Not since Mary Queen of Scots has there been such a splendid alliance of France and Scotland. For six years now, Frog and Scot has been enticing hungry clientele with its wall hung blackboard menus. It’s open for lunch and dinner Monday to Sunday. The French coast may be visible from Deal beach on a clear day but the bistro’s name is derived from its owners Benoit Dezecot and Sarah Ross’s origins. In the shrinking sunlit hours of a passing summer, pavement tables are in hot demand. French photographer Henri Cartier-Bresson, in The Mind’s Eye: Writings on Photography and Photographers, proved he was as adept with words as pictures.
“Photography is, for me, a spontaneous impulse coming from an ever-attentive eye, which captures the moment and its eternity.”
“Photography is an immediate reaction, drawing a meditation.”

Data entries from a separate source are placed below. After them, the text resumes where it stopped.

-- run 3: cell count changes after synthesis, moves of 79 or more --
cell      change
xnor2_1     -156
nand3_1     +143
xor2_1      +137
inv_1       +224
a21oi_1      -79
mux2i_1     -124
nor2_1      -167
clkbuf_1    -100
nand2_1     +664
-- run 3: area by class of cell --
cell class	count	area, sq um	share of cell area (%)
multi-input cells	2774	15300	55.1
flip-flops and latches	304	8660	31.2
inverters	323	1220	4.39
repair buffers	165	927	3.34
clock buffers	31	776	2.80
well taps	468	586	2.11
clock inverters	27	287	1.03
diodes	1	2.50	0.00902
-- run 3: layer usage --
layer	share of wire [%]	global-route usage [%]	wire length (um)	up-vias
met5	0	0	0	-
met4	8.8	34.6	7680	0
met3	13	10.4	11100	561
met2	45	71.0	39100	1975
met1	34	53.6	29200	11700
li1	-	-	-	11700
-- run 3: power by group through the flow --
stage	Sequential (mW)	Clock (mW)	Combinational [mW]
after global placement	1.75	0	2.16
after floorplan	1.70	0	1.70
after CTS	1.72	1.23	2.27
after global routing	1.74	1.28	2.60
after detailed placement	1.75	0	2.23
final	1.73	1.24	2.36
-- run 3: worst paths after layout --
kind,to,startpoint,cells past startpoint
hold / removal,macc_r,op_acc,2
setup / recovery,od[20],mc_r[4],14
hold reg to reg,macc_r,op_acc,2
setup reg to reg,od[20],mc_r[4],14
This is an optimization exercise on Yosys and OpenROAD, whose aim is small area and a short achievable clock period, not a production implementation.
Function was checked by simulation only, so behaviour that the tests miss may differ from the original.
Power and IR drop assume default switching activity.

--- flow/design.v ---
module rpt_tracker (
    input  wire        clk,
    input  wire        rst,
    input  wire        ev_valid,
    input  wire [1:0]  ev_op,         
    input  wire [29:0] ev_addr,
    input  wire [6:0]  ev_bit,        
    input  wire        ev_clean,      
    input  wire        ev_spare_full, 
    input  wire [5:0]  sel,
    output wire        rd_valid,
    output wire [29:0] rd_addr,
    output wire [3:0]  rd_count,
    output wire        rd_rewritten,
    output wire [6:0]  rd_bit,
    output wire [6:0]  rd_used,
    output reg         rw_valid,
    output wire [29:0] rw_addr,
    output reg         remap_valid,
    output wire [29:0] remap_addr,
    output reg         remap_full
);
    localparam N = 64;
    reg [N-1:0] e_valid;
    reg [29:0]  e_addr  [0:N-1];
    reg [3:0]   e_count [0:N-1];
    reg [N-1:0] e_rewr;
    reg [6:0]   e_bit   [0:N-1];
    reg [5:0]   q       [0:N-1];    
    reg [N-1:0] q_v;                
    reg [6:0]   used;
    reg [29:0]  req_addr;
    integer i, j;
    reg [N-1:0] hitv;       
    reg [N-1:0] freev;      
    reg [5:0]   hit_idx;
    reg [5:0]   free_idx;
    reg         all_before;
    always @* begin
        all_before = 1'b1;
        for (i = 0; i < N; i = i + 1) begin
            hitv[i]  = e_valid[i] & ~|(e_addr[i] ^ ev_addr);
            freev[i] = ~e_valid[i] & all_before;
            all_before = all_before & e_valid[i];
        end
        hit_idx  = 6'd0;
        free_idx = 6'd0;
        for (i = 0; i < N; i = i + 1) begin
            hit_idx  = hit_idx  | ({6{hitv[i]}}  & i[5:0]);
            free_idx = free_idx | ({6{freev[i]}} & i[5:0]);
        end
    end
    wire full = all_before;
    wire hit  = |hitv;
    reg [3:0] hit_count;
    reg       hit_rewr;
    always @* begin
        hit_count = 4'd0;
        hit_rewr  = 1'b0;
        for (i = 0; i < N; i = i + 1) begin
            hit_count = hit_count | ({4{hitv[i]}} & e_count[i]);
            hit_rewr  = hit_rewr  | (hitv[i] & e_rewr[i]);
        end
    end
    wire op_corr = ev_valid & (ev_op == 2'd0);
    wire op_wr   = ev_valid & (ev_op == 2'd1);
    wire op_rb   = ev_valid & (ev_op == 2'd2);
    wire rb_bad  = ~ev_clean & ~ev_spare_full;    
    wire op_free = op_wr | (op_rb & rb_bad);        
    reg [N-1:0] lruv;
    always @*
        for (i = 0; i < N; i = i + 1)
            lruv[i] = (q[N-1] == i[5:0]);
    wire [N-1:0] allocv = full ? lruv : freev;
    wire [5:0]   tgt_idx = hit ? hit_idx : full ? q[N-1] : free_idx;
    wire [N-1:0] tgtv   = hit ? hitv : allocv;
    wire is7 = hit_count == 4'd7;
    wire is8 = hit_count[3];
    wire [3:0] hit_inc = {hit_count[3] | (&hit_count[2:0]),
                          ~hit_count[3] & (hit_count[2] ^ (&hit_count[1:0])),
                          ~hit_count[3] & (hit_count[1] ^ hit_count[0]),
                          ~hit_count[3] & ~hit_count[0]};
    wire [3:0] corr_count = hit ? hit_inc : 4'd1;
    wire [3:0]  w_count = {4{op_corr}} & corr_count;
    wire        w_rewr  = hit & (hit_rewr | is7);
    wire [6:0] used_inc, used_dec;
    assign used_inc[0] = ~used[0];
    assign used_dec[0] = ~used[0];
    genvar g;
    generate
        for (g = 1; g < 7; g = g + 1) begin : g_used
            assign used_inc[g] = used[g] ^ (&used[g-1:0]);
            assign used_dec[g] = used[g] ^ ~(|used[g-1:0]);
        end
    endgenerate
    reg [N-1:0] q_stop;
    reg [N-1:0] q_shift;    
    reg         run;
    always @* begin
        run = 1'b1;
        for (i = 0; i < N; i = i + 1) begin
            q_stop[i]  = hit ? (q_v[i] & (q[i] == hit_idx)) : ~q_v[i];
            q_shift[i] = run;
            run = run & ~q_stop[i];
        end
    end
    always @(posedge clk) begin
        if (rst) begin
            used        <= 7'd0;
            rw_valid    <= 1'b0;
            remap_valid <= 1'b0;
            remap_full  <= 1'b0;
        end else begin
            rw_valid    <= op_corr & hit & is7;
            remap_valid <= op_rb & hit & rb_bad;
            remap_full  <= op_rb & hit & ~ev_clean & ev_spare_full;
            if (op_corr & ~hit & ~full)
                used <= used_inc;
            else if (op_free & hit)
                used <= used_dec;
        end
    end
    always @(posedge clk)
        req_addr <= ev_addr;
    always @(posedge clk) begin
        if (op_corr) begin
            q[0] <= tgt_idx;
            for (i = 1; i < N; i = i + 1)
                if (q_shift[i])
                    q[i] <= q[i-1];
        end
    end
    always @(posedge clk) begin
        if (rst)
            q_v <= {N{1'b0}};
        else if (op_corr)
            q_v <= {q_v[N-2:0] & q_shift[N-1:1], 1'b1} | (q_v & ~q_shift);
        else if (op_free)
            q_v <= q_v & ~q_stop;
    end
    always @(posedge clk) begin
        if (rst)
            e_valid <= {N{1'b0}};
        else
            e_valid <= (e_valid & ~({N{op_free}} & hitv)) | ({N{op_corr}} & tgtv);
    end
    always @(posedge clk) begin
        for (i = 0; i < N; i = i + 1) begin
            if (op_corr & tgtv[i]) begin
                e_addr[i] <= ev_addr;
                e_bit[i]  <= ev_bit;
                e_rewr[i] <= w_rewr;
            end
            if ((op_corr & tgtv[i]) | (op_rb & hitv[i]))
                e_count[i] <= w_count;
        end
    end
    localparam W = 43;
    reg [N-1:0] pick;
    reg [W-1:0] grp [0:7];
    reg [W-1:0] view;
    always @* begin
        for (i = 0; i < N; i = i + 1)
            pick[i] = (sel[2:0] == i[2:0]) & e_valid[i];
        for (i = 0; i < 8; i = i + 1) begin
            grp[i] = {W{1'b0}};
            for (j = 0; j < 8; j = j + 1)
                grp[i] = grp[i] | ({W{pick[8*i+j]}} &
                         {1'b1, e_addr[8*i+j], e_count[8*i+j], e_rewr[8*i+j], e_bit[8*i+j]});
        end
        view = {W{1'b0}};
        for (i = 0; i < 8; i = i + 1)
            view = view | ({W{sel[5:3] == i[2:0]}} & grp[i]);
    end
    wire        r_valid = view[42];
    wire [29:0] r_addr  = view[41:12];
    wire [3:0]  r_count = view[11:8];
    wire        r_rewr  = view[7];
    wire [6:0]  r_bit   = view[6:0];
    assign rd_valid     = r_valid;
    assign rd_addr      = r_addr;
    assign rd_count     = r_count;
    assign rd_rewritten = r_rewr;
    assign rd_bit       = r_bit;
    assign rd_used      = used;
    assign rw_addr      = req_addr;
    assign remap_addr   = req_addr;
endmodule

That bastion of French taste, The Michelin Guide, describes Frog and Scot as, “A quirky bistro with yellow canopies and mismatched furnishings… Large blackboard menus list; refined, innately simple dishes which let the ingredients do the talking.” Lunch is absolutely flawless, drawing the coastal elite and a few interlopers. The day can continue a few doors down in Le Pinardier, a wine shop and bar, also owned by Monsieur Dezecot and Ms Ross.
“We photographers deal in things that are continually vanishing, and when they have vanished, there is no contrivance on earth that can make them come back again.”